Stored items
────────

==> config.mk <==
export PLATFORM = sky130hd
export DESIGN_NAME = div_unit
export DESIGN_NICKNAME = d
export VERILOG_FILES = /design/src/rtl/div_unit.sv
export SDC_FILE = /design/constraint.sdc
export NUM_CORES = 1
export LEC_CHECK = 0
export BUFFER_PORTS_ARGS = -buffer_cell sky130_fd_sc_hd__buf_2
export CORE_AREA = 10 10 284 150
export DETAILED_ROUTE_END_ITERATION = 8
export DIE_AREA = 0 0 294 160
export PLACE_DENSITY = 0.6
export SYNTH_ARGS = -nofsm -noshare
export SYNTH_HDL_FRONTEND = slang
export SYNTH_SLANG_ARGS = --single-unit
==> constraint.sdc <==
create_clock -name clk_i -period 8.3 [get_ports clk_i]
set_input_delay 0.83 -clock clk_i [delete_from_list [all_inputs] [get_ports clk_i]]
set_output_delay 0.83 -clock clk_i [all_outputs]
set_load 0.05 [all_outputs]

────────

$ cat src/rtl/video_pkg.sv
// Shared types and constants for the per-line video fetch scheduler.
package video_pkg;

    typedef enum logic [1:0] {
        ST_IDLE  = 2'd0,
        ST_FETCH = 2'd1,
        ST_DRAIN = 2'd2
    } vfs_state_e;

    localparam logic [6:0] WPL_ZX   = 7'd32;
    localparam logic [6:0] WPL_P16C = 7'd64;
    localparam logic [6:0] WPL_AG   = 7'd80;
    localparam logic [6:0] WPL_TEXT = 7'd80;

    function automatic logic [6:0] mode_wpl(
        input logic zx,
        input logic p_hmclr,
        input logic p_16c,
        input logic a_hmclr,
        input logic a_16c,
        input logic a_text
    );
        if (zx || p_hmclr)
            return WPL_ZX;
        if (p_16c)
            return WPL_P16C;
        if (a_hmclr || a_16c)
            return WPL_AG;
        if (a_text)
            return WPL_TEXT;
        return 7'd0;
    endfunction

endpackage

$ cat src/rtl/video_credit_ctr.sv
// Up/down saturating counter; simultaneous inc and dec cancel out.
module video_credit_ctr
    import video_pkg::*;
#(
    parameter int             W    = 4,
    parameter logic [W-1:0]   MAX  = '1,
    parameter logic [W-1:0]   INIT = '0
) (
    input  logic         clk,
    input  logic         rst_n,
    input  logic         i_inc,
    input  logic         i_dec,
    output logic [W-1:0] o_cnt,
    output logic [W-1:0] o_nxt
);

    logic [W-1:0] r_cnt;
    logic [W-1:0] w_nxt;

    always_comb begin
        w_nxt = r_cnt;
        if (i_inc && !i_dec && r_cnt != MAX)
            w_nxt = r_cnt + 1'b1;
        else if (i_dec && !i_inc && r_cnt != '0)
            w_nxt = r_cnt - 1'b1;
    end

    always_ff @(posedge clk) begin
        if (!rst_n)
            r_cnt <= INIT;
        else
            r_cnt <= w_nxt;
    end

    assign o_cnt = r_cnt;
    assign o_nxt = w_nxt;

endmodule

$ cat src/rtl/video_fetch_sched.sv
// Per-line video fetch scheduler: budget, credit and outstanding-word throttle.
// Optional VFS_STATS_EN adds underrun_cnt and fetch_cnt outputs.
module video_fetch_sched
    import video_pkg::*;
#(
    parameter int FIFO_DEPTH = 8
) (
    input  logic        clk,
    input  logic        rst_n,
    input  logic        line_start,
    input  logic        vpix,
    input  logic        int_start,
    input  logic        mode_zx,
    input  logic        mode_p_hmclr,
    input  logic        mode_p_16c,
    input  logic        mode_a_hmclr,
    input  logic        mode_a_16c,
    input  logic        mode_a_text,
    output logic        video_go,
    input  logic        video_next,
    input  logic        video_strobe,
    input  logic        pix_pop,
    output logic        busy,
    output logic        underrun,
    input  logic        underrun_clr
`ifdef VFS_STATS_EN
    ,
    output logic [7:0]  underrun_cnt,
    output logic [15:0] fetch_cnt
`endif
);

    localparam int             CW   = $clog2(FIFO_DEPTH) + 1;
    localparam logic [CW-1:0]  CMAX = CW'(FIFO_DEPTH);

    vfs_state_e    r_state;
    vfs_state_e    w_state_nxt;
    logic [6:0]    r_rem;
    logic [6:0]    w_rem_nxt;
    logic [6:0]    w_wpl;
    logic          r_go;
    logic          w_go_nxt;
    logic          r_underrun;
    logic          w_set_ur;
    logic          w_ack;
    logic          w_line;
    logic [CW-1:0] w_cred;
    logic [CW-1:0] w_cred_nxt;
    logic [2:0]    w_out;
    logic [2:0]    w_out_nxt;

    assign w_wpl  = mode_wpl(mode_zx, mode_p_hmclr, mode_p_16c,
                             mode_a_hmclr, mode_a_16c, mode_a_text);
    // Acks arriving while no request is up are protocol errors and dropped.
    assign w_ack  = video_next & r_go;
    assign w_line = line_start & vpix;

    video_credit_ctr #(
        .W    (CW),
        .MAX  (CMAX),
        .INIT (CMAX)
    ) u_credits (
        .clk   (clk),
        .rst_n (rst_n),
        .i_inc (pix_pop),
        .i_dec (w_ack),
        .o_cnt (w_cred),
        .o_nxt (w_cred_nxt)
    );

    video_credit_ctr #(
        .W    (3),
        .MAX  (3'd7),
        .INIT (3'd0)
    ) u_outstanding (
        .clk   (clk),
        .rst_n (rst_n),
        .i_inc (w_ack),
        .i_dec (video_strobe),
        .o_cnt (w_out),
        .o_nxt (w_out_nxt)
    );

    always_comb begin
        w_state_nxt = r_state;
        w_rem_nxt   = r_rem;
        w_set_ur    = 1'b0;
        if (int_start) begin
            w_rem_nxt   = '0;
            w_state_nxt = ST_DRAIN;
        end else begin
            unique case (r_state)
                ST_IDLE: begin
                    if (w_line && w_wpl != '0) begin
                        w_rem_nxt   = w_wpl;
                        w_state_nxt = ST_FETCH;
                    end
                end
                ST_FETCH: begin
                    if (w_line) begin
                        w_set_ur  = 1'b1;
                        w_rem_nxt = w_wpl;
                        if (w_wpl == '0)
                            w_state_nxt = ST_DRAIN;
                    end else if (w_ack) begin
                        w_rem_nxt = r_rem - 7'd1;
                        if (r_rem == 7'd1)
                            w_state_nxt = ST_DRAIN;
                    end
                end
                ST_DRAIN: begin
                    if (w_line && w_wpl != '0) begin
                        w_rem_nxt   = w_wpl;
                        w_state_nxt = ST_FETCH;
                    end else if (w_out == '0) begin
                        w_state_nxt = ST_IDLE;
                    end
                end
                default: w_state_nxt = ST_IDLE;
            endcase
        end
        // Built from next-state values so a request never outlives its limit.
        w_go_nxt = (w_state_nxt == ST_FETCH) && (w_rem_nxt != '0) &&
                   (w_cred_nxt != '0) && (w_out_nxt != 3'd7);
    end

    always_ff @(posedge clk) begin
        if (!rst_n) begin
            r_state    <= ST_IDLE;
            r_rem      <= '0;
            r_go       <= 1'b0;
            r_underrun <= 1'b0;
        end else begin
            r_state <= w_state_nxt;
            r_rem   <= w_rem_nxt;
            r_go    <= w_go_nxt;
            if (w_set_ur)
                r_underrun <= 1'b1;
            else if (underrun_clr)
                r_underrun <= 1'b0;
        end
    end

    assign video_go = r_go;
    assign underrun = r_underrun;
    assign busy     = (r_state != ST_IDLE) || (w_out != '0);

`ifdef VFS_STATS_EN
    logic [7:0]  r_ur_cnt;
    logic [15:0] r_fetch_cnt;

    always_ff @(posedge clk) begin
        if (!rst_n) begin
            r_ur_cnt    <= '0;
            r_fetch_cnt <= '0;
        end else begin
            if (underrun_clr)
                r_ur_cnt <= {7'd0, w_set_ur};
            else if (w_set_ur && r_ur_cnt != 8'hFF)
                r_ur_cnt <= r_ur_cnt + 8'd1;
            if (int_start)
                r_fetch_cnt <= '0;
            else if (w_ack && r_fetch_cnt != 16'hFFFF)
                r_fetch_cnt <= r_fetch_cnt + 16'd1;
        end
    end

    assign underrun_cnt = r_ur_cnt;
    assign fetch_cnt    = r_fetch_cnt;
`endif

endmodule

────────

Note every line of the entries in which "else" appears, and copy it down.

TASK SOLUTION ▸
        else if (i_dec && !i_inc && r_cnt != '0)
        else
        end else begin
                    end else if (w_ack) begin
                    end else if (w_out == '0) begin
        end else begin
            else if (underrun_clr)
        end else begin
            else if (w_set_ur && r_ur_cnt != 8'hFF)
            else if (w_ack && r_fetch_cnt != 16'hFFFF)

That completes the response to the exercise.